The 2003 playoffs will go down in history as among the most exciting yet, but despite all the fan heartbreak, there's only one spectator out there who truly experienced a life-changing event: Steve Bartman. As Motley Fool writer Rex Moore said in Fool HQ yesterday, Bartman is going to be written about decades from now, on the day he leaves this earth, as the man who -- headphones and hat crowded atop his head -- reached out, eyes half-open, and awkwardly swatted for a foul ball that seemed to move in slow motion.

The moment that changed Cubs baseball forever (again) was caught on film from almost every angle and will be viewed again and again for generations. Yet, nobody has mentioned the incredibly lucky man beside Bartman, in a grey sweatshirt with a blue stripe, also reaching for the ball -- a mere one seat away from the scorn of a city. His name was probably Dornlichtbitsburg, or some other easily forgettable name. Bartman, on the other hand, is a name nobody could forget. The name burns into your memory the way Kidman does. Or Cruise. (Admittedly, with different connotations.)

Today, Bartman's name could be instant currency. Partly for this reason, we have some financial advice for Bartman, who, at 26, should have decades of good living ahead of him.
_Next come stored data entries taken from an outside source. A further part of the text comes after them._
File: config.mk
export PLATFORM = sky130hd
export DESIGN_NAME = ratio_pulse_divider
export DESIGN_NICKNAME = d
export VERILOG_FILES = /design/src/rtl/rpd_pkg.sv /design/src/rtl/rpd_in_edge.sv /design/src/rtl/rpd_code_track.sv /design/src/rtl/rpd_phase_counter.sv /design/src/rtl/ratio_pulse_divider.sv
export SDC_FILE = /design/constraint.sdc
export NUM_CORES = 1
export LEC_CHECK = 0
export ABC_CLOCK_PERIOD_IN_PS = 3600
export BUFFER_PORTS_ARGS = -buffer_cell sky130_fd_sc_hd__buf_2
export CAP_MARGIN = 20
export CORE_MARGIN = 10
export CORE_UTILIZATION = 45
export CTS_BUF_LIST = sky130_fd_sc_hd__clkbuf_4
export DETAILED_ROUTE_END_ITERATION = 6
export SETUP_SLACK_MARGIN = 0.4
export SLEW_MARGIN = 20
export SYNTH_ARGS = -nofsm -noshare
export SYNTH_HDL_FRONTEND = slang
export SYNTH_SLANG_ARGS = --single-unit
File: constraint.sdc
create_clock -name clk -period 3.6 [get_ports clk]
set_input_delay 0 -clock clk [delete_from_list [all_inputs] [get_ports clk]]
set_output_delay 0 -clock clk [all_outputs]
set_load 0.01 [all_outputs]
File: src/rtl/rpd_pkg.sv
package rpd_pkg;

  localparam int CODE_W = 3;

  typedef logic [CODE_W-1:0] code_t;

  localparam code_t CODE_PASS = 3'b000;
  localparam code_t CODE_OFF  = 3'b111;

  // Ratio selected by each code; the off code yields 0.
  function automatic int unsigned ratio_of(input code_t c);
    case (c)
      3'b000:  ratio_of = 1;
      3'b001:  ratio_of = 9;
      3'b010:  ratio_of = 7;
      3'b011:  ratio_of = 11;
      3'b100:  ratio_of = 6;
      3'b101:  ratio_of = 10;
      3'b110:  ratio_of = 8;
      default: ratio_of = 0;
    endcase
  endfunction

endpackage

File: src/rtl/rpd_in_edge.sv
module rpd_in_edge #(
  parameter int STAGES = 1
) (
  input  logic clk,
  input  logic rst,
  input  logic pulse_in,
  output logic level,
  output logic rise
);

  logic [STAGES-1:0] chain_q;
  logic              prev_q;

  generate
    if (STAGES == 1) begin : g_single
      always_ff @(posedge clk) begin
        if (rst) chain_q <= '0;
        else     chain_q <= pulse_in;
      end
    end else begin : g_chain
      always_ff @(posedge clk) begin
        if (rst) chain_q <= '0;
        else     chain_q <= {chain_q[STAGES-2:0], pulse_in};
      end
    end
  endgenerate

  always_ff @(posedge clk) begin
    if (rst) prev_q <= 1'b0;
    else     prev_q <= chain_q[STAGES-1];
  end

  assign level = chain_q[STAGES-1];
  assign rise  = chain_q[STAGES-1] & ~prev_q;

endmodule

File: src/rtl/rpd_code_track.sv
module rpd_code_track
  import rpd_pkg::*;
#(
  parameter int CNT_W = 4
) (
  input  logic             clk,
  input  logic             rst,
  input  code_t            div_code,
  input  logic             rise,
  output logic             code_chg,
  output logic             hold,
  output logic             bypass,
  output logic             off,
  output logic [CNT_W-1:0] lo_len,
  output logic [CNT_W-1:0] hi_len
);

  code_t       code_q;
  logic        hold_q;
  int unsigned ratio;

  // The code register loads even in reset, so it always trails the pin by one edge.
  always_ff @(posedge clk) begin
    code_q <= div_code;
  end

  always_ff @(posedge clk) begin
    if (rst)           hold_q <= 1'b1;
    else if (code_chg) hold_q <= 1'b1;
    else if (rise)     hold_q <= 1'b0;
  end

  assign code_chg = (div_code != code_q);
  assign hold     = hold_q;

  always_comb begin
    ratio  = ratio_of(code_q);
    bypass = (code_q == CODE_PASS);
    off    = (code_q == CODE_OFF);
    lo_len = CNT_W'((ratio + 1) / 2);
    hi_len = CNT_W'(ratio / 2);
  end

endmodule

File: src/rtl/rpd_phase_counter.sv
module rpd_phase_counter #(
  parameter int CNT_W = 4
) (
  input  logic             clk,
  input  logic             rst,
  input  logic             rise,
  input  logic             level,
  input  logic             code_chg,
  input  logic             hold,
  input  logic             bypass,
  input  logic             off,
  input  logic [CNT_W-1:0] lo_len,
  input  logic [CNT_W-1:0] hi_len,
  output logic             full_q,
  output logic             half_q
);

  logic [CNT_W-1:0] cnt_q, cnt_n;
  logic [CNT_W:0]   cnt_inc;
  logic [CNT_W-1:0] target;
  logic             full_n, half_n, clear;

  always_comb begin
    clear   = code_chg | off;
    target  = full_q ? hi_len : lo_len;
    cnt_inc = {1'b0, cnt_q} + 1'b1;
    cnt_n   = cnt_q;
    full_n  = full_q;
    half_n  = half_q;
    if (clear) begin
      cnt_n  = '0;
      full_n = 1'b0;
      half_n = 1'b0;
    end else if (bypass) begin
      cnt_n  = '0;
      full_n = level & ~(hold & ~rise);
    end else if (rise) begin
      if (cnt_inc >= {1'b0, target}) begin
        cnt_n  = '0;
        full_n = ~full_q;
      end else begin
        cnt_n  = cnt_inc[CNT_W-1:0];
      end
    end
    if (!clear && !full_q && full_n) half_n = ~half_q;
  end

  always_ff @(posedge clk) begin
    if (rst) begin
      cnt_q  <= '0;
      full_q <= 1'b0;
      half_q <= 1'b0;
    end else begin
      cnt_q  <= cnt_n;
      full_q <= full_n;
      half_q <= half_n;
    end
  end

endmodule

File: src/rtl/ratio_pulse_divider.sv
module ratio_pulse_divider #(
  parameter int IN_STAGES = 1,
  parameter int CNT_W     = 4
) (
  input  logic       clk,
  input  logic       rst,
  input  logic       pulse_in,
  input  logic [2:0] div_code,
  output logic       full_out,
  output logic       half_out
);

  logic             level, rise;
  logic             code_chg, hold, bypass, off;
  logic [CNT_W-1:0] lo_len, hi_len;

  rpd_in_edge #(.STAGES(IN_STAGES)) u_edge (
    .clk      (clk),
    .rst      (rst),
    .pulse_in (pulse_in),
    .level    (level),
    .rise     (rise)
  );

  rpd_code_track #(.CNT_W(CNT_W)) u_code (
    .clk      (clk),
    .rst      (rst),
    .div_code (div_code),
    .rise     (rise),
    .code_chg (code_chg),
    .hold     (hold),
    .bypass   (bypass),
    .off      (off),
    .lo_len   (lo_len),
    .hi_len   (hi_len)
  );

  rpd_phase_counter #(.CNT_W(CNT_W)) u_cnt (
    .clk      (clk),
    .rst      (rst),
    .rise     (rise),
    .level    (level),
    .code_chg (code_chg),
    .hold     (hold),
    .bypass   (bypass),
    .off      (off),
    .lo_len   (lo_len),
    .hi_len   (hi_len),
    .full_q   (full_out),
    .half_q   (half_out)
  );

endmodule

# After elaboration in Yosys (flattened, before gate mapping)
# Index checks and enable logic that the tools add are counted.
word_totals:
  regBits: 12
  in_bits: 6
  output_inout_bits: 2
  word_cells: 44
classes:
  n_addsub: 2
  n_lt_le_gt_ge: 1
  eq_ne: 8
  n_mux: 9
  n_bitwise: 9
  reduce_logical: 8
ops:
  columns: ["op", "count"]
  rows:
  - ["$pmux 4 s7", 1]
  - ["$eq 3x3->1 const B", 4]
  - ["$add 4x1->5 const B", 2]
  - ["$mux 4", 2]
  - ["$eq 3x2->1 const B", 2]
  - ["$mux 1", 6]
  - ["$ge 5x4->1", 1]
  - ["$not 1->1", 5]
  - ["$and 1x1->1", 3]
  - ["$eq 3x1->1 const B", 1]
  - ["$logic_not 3->1", 1]
  - ["$ne 3x3->1", 1]
  - ["$reduce_or 3->1", 1]
  - ["$logic_and 1x1->1", 2]
  - ["$logic_not 1->1", 2]
  - ["$reduce_bool 2->1", 1]
  - ["$reduce_or 2->1", 1]
  - ["$or 1x1->1", 1]

# Logic depth before layout (Yosys ltp)
# Gate-level depths: netlist (run 1).
depth:
  ltp_word: 11
  ltp_mapped: 12
  mapped_depth_nobuf: 11

# Hierarchy
# A second synthesis (run 1) with hierarchy kept.
unflattened:
  cells_unflattened: 88
  area_unflattened_um2: 808.3
modules_own_cells:
  columns: ["module", "n_inst", "cells_each", "area_per_inst_um2", "seq_area_each_um2"]
  rows:
  - ["rpd_phase_counter", 1, 54, 486.7, 120.1]
  - ["rpd_code_track", 1, 29, 260.2, 80.1]
  - ["rpd_in_edge", 1, 5, 61.3, 40.0]

# Worst setup path after synthesis (run 1)
# No wires, ideal clock.
synth_timing:
  path_type: "flip-flop to flip-flop"
  startpoint: "register u_code.code_q[1]"
  endpoint: "register u_cnt.half_q"
  arrival_time_ns: 2.533
  path_slack_ns: 0.943
  stages_incl_launch_ff: 13
  path_buffers: 1
  synth_period_minus_slack_ns: 2.657
  path_cell_list: "dfxtp_1 -> buf_4 -> xnor2_1 -> inv_1 -> ha_1 -> nor2_1 -> a21oi_1 -> ha_1 -> nand2b_1 -> a211o_1 -> a211o_1 -> o21ai_1 -> mux2_1"
synth_via:
  elab_chain_len: 11
  word_cells_on_any_way: 23
synth_rtl:
  columns: ["item", "line_no", "rtl"]
  rows:
  - ["start, declared", "rpd_code_track.sv:18", "code_t code_q;"]
  - ["start signal, assigned", "rpd_code_track.sv:24", "code_q <= div_code;"]
  - ["$eq 3x3->1 (tied with other cells)", "rpd_pkg.sv:12", "case (c)"]
  - ["$pmux 4 s7", "rpd_pkg.sv:12", null]
  - ["$add 4x1->5", "rpd_code_track.sv:40", "lo_len = CNT_W'((ratio + 1) / 2);"]
  - ["$mux 4", "rpd_phase_counter.sv:25", "target = full_q ? hi_len : lo_len;"]
  - ["$ge 5x4->1", "rpd_phase_counter.sv:38", "if (cnt_inc >= {1'b0, target}) begin"]
  - ["$mux 1", "rpd_phase_counter.sv:38", null]
  - ["$mux 1", "rpd_phase_counter.sv:37", "end else if (rise) begin"]
  - ["$mux 1", "rpd_phase_counter.sv:34", "end else if (bypass) begin"]
  - ["$mux 1", "rpd_phase_counter.sv:30", "if (clear) begin"]
  - ["$logic_and 1x1->1", "rpd_phase_counter.sv:45", "if (!clear && !full_q && full_n) half_n = ~half_q;"]
  - ["$mux 1 or $reduce_bool 2->1 (tied branches)", null, null]
  - ["end signal, assigned", "rpd_phase_counter.sv:56", "half_q <= half_n;"]
  - ["end, declared", "rpd_phase_counter.sv:15", "output logic half_q"]
# Several ways; a longest one is shown, not always the timed one.
# A chain may end at the register's enable or synchronous reset.

# Worst setup path in the final report (run 1)
layout_timing:
  startpoint: "register u_code.code_q[2]"
  endpoint: "register u_cnt.half_q"
# Same word-level chain as after synthesis.

==> results of run 1 <==
-- cell usage after synthesis (all sizes together) --
master  instances  area (sq um)
a211o           3          26.3
a211oi          3          32.5
a21bo           1          10.0
a21boi          1          7.51
a21oi           3          15.0
a22oi           2          15.0
a311oi          1          8.76
a31o            1          8.76
and2            1          7.51
buf             2          18.8
conb            1          3.75
dfxtp          12           240
ha              6          75.1
inv             2          7.51
mux2            1          11.3
mux2i           1          10.0
nand2           5          18.8
nand2b          4          25.0
nand3           4          20.0
nor2           11          41.3
nor2b           5          31.3
nor3            1          16.3
nor4b           1          8.76
o21a            1          7.51
o21ai           2          10.0
o311ai          1          8.76
o31ai           1          7.51
xnor2           5          43.8
xor2            1          8.76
First, Bartman, your heartfelt apology to Cub fans around the world was a kind gesture at the time, but now it's time to get tough. As one open letter to you argues, it wasn't your fault that the Cubs -- which have had me as a fan for 20 years -- choked yet again. Nobody scored on the foul ball. Only one man was on base. Bad pitching and mistakes in the field several plays later led to eight Marlin runs crossing the plate. But you're easy to blame, Bartman. And let's be honest: It's fun to have someone to blame who's just a normal Joe. It wouldn't be nearly as fun to blame the team itself.
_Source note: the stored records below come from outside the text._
File: config.mk
export PLATFORM = sky130hd
export DESIGN_NAME = toggle_poll_ctrl
export DESIGN_NICKNAME = d
export VERILOG_FILES = /design/src/rtl/toggle_poll_ctrl.sv
export SDC_FILE = /design/constraint.sdc
export NUM_CORES = 1
export LEC_CHECK = 0
export ABC_AREA = 1
export CORE_ASPECT_RATIO = 0.9
export CORE_MARGIN = 5
export CORE_UTILIZATION = 40
export CTS_BUF_LIST = sky130_fd_sc_hd__clkbuf_8
export DETAILED_ROUTE_END_ITERATION = 7
export DONT_BUFFER_PORTS = 1
export PLACE_DENSITY = 0.57
export SYNTH_ARGS = -nofsm -noshare
export SYNTH_HDL_FRONTEND = slang
export SYNTH_SLANG_ARGS = --single-unit
File: constraint.sdc
create_clock -name clk -period 2.9 [get_ports clk]
set_input_delay 0.58 -clock clk [delete_from_list [all_inputs] [get_ports clk]]
set_output_delay 0.58 -clock clk [all_outputs]
set_load 0.01 [all_outputs]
But if you don't do something assertive, Bartman, you're just going to be the goat who ruined the Cubs 2003 season -- and every season to follow until they actually win the World Series, which could be 100 years from now. So, it's time you stand up and accept your new place in the world. You're no longer just an employee at Hewitt (NYSE:HEW). You're a celebrity. People want to hear from you. People want to see you on Letterman. Florida wants to hug you. You could crank out a book in time for the holidays.

Tell us how you've been a Cubs fan since you were a little kid. How you didn't mean to change the game. How it's really the Cubs fault. Your interference didn't knock in any runs. Get aggressive. Fan the fire. Don't take this sitting down. And make some money while you can. You and everyone else your age should be socking away $3,000 a year in a ROTH IRA.
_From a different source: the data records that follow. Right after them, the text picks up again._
[config.mk]
export PLATFORM = sky130hd
export DESIGN_NAME = phase_slot_cell
export DESIGN_NICKNAME = d
export VERILOG_FILES = /design/src/rtl/phase_slot_pkg.sv /design/src/rtl/lp_sync.sv /design/src/rtl/lp_qualifier.sv /design/src/rtl/fall_align.sv /design/src/rtl/phase_slot_cell.sv
export SDC_FILE = /design/constraint.sdc
export NUM_CORES = 1
export LEC_CHECK = 0
export ABC_CLOCK_PERIOD_IN_PS = 1600
export BUFFER_PORTS_ARGS = -buffer_cell sky130_fd_sc_hd__buf_4
export CAP_MARGIN = 10
export CORE_AREA = 2 2 39 41
export DETAILED_ROUTE_END_ITERATION = 8
export DIE_AREA = 0 0 41 43
export SLEW_MARGIN = 20
export SYNTH_ARGS = -nofsm -noshare
export SYNTH_HDL_FRONTEND = slang
export SYNTH_SLANG_ARGS = --single-unit
[constraint.sdc]
create_clock -name clk_i -period 1.6 [get_ports clk_i]
set_clock_uncertainty 0.1 [all_clocks]
set_input_delay 0.16 -clock clk_i [delete_from_list [all_inputs] [get_ports clk_i]]
set_output_delay 0.16 -clock clk_i [all_outputs]
set_load 0.01 [all_outputs]
[src/rtl/phase_slot_pkg.sv]
package phase_slot_pkg;
  localparam int unsigned DEF_QUAL_TOKENS = 8;
  localparam int unsigned DEF_SYNC_STAGES = 2;

  typedef struct packed {
    logic tri_req;
    logic iso_req;
    logic drv_low;
  } slot_ctrl_t;
endpackage

[src/rtl/lp_sync.sv]
module lp_sync #(
  parameter int unsigned STAGES = 2
) (
  input  logic clk_i,
  input  logic rst_ni,
  input  logic d_i,
  output logic q_o
);
  logic [STAGES-1:0] chain_q;

  generate
    for (genvar g = 0; g < STAGES; g++) begin : g_stage
      always_ff @(posedge clk_i or negedge rst_ni) begin
        if (!rst_ni) chain_q[g] <= 1'b0;
        else if (g == 0) chain_q[g] <= d_i;
        else chain_q[g] <= chain_q[(g == 0) ? 0 : g-1];
      end
    end
  endgenerate

  assign q_o = chain_q[STAGES-1];
endmodule

[src/rtl/lp_qualifier.sv]
module lp_qualifier #(
  parameter int unsigned QUAL_TOKENS = 8
) (
  input  logic clk_i,
  input  logic rst_ni,
  input  logic req_i,
  input  logic tok_rise_i,
  output logic armed_o
);
  localparam int unsigned CW = $clog2(QUAL_TOKENS + 1);
  localparam logic [CW-1:0] LAST = CW'(QUAL_TOKENS - 1);

  logic [CW-1:0] cnt_q;
  logic          armed_q;

  always_ff @(posedge clk_i or negedge rst_ni) begin
    if (!rst_ni) begin
      cnt_q   <= '0;
      armed_q <= 1'b0;
    end else if (!req_i) begin
      cnt_q   <= '0;
      armed_q <= 1'b0;
    end else if (!armed_q && tok_rise_i) begin
      if (cnt_q == LAST) armed_q <= 1'b1;
      else cnt_q <= cnt_q + 1'b1;
    end
  end

  assign armed_o = armed_q;
endmodule

[src/rtl/fall_align.sv]
module fall_align (
  input  logic clk_i,
  input  logic rst_ni,
  input  logic armed_i,
  output logic flag_o,
  output logic hold_o
);
  logic flag_q, hold_q;

  // flag changes only on the falling edge
  always_ff @(negedge clk_i or negedge rst_ni) begin
    if (!rst_ni) flag_q <= 1'b0;
    else flag_q <= armed_i;
  end

  // one-clock echo keeps the PWM start off after release
  always_ff @(posedge clk_i or negedge rst_ni) begin
    if (!rst_ni) hold_q <= 1'b0;
    else hold_q <= flag_q;
  end

  assign flag_o = flag_q;
  assign hold_o = hold_q;
endmodule

[src/rtl/phase_slot_cell.sv]
module phase_slot_cell
  import phase_slot_pkg::*;
#(
  parameter int unsigned QUAL_TOKENS = DEF_QUAL_TOKENS,
  parameter int unsigned SYNC_STAGES = DEF_SYNC_STAGES
) (
  input  logic clk_i,
  input  logic rst_ni,
  input  logic phs_i,
  input  logic lp_ni,
  input  logic dbg_i,
  output logic phs_o,
  output logic slot_o,
  output logic tri_o,
  output logic iso_o,
  output logic drv_low_o
);
  logic       phs_d_q;
  logic       req_s;
  logic       armed;
  logic       lp_flag, lp_hold;
  slot_ctrl_t ctrl;

  always_ff @(posedge clk_i or negedge rst_ni) begin
    if (!rst_ni) phs_d_q <= 1'b0;
    else phs_d_q <= phs_i;
  end

  lp_sync #(.STAGES(SYNC_STAGES)) i_sync (
    .clk_i (clk_i),
    .rst_ni(rst_ni),
    .d_i   (~lp_ni),
    .q_o   (req_s)
  );

  lp_qualifier #(.QUAL_TOKENS(QUAL_TOKENS)) i_qual (
    .clk_i     (clk_i),
    .rst_ni    (rst_ni),
    .req_i     (req_s),
    .tok_rise_i(phs_i & ~phs_d_q),
    .armed_o   (armed)
  );

  fall_align i_align (
    .clk_i  (clk_i),
    .rst_ni (rst_ni),
    .armed_i(armed),
    .flag_o (lp_flag),
    .hold_o (lp_hold)
  );

  always_comb begin
    ctrl.tri_req = lp_flag;
    ctrl.iso_req = lp_flag | dbg_i;
    ctrl.drv_low = dbg_i;
  end

  assign phs_o     = lp_flag ? phs_i : phs_d_q;
  assign slot_o    = phs_d_q & ~lp_flag & ~lp_hold;
  assign tri_o     = ctrl.tri_req;
  assign iso_o     = ctrl.iso_req;
  assign drv_low_o = ctrl.drv_low;
endmodule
I know, it hardly seems a time to think about money. But just think what you could have got for that baseball -- had you caught it.

(By the way, who did get it?)

You're not to blame, though, Bartman. You had no idea the Cubs could catch a ball that was over the stands. And just about everyone around you was reaching for it, too. But now that you've done it -- now that you've been thrown into the history books -- don't be apologetic. Own it. Run with it. Be strong about it. See where it takes you. And if you need financial advice, the Fool is here for you, buddy. We look dorky in hats, too.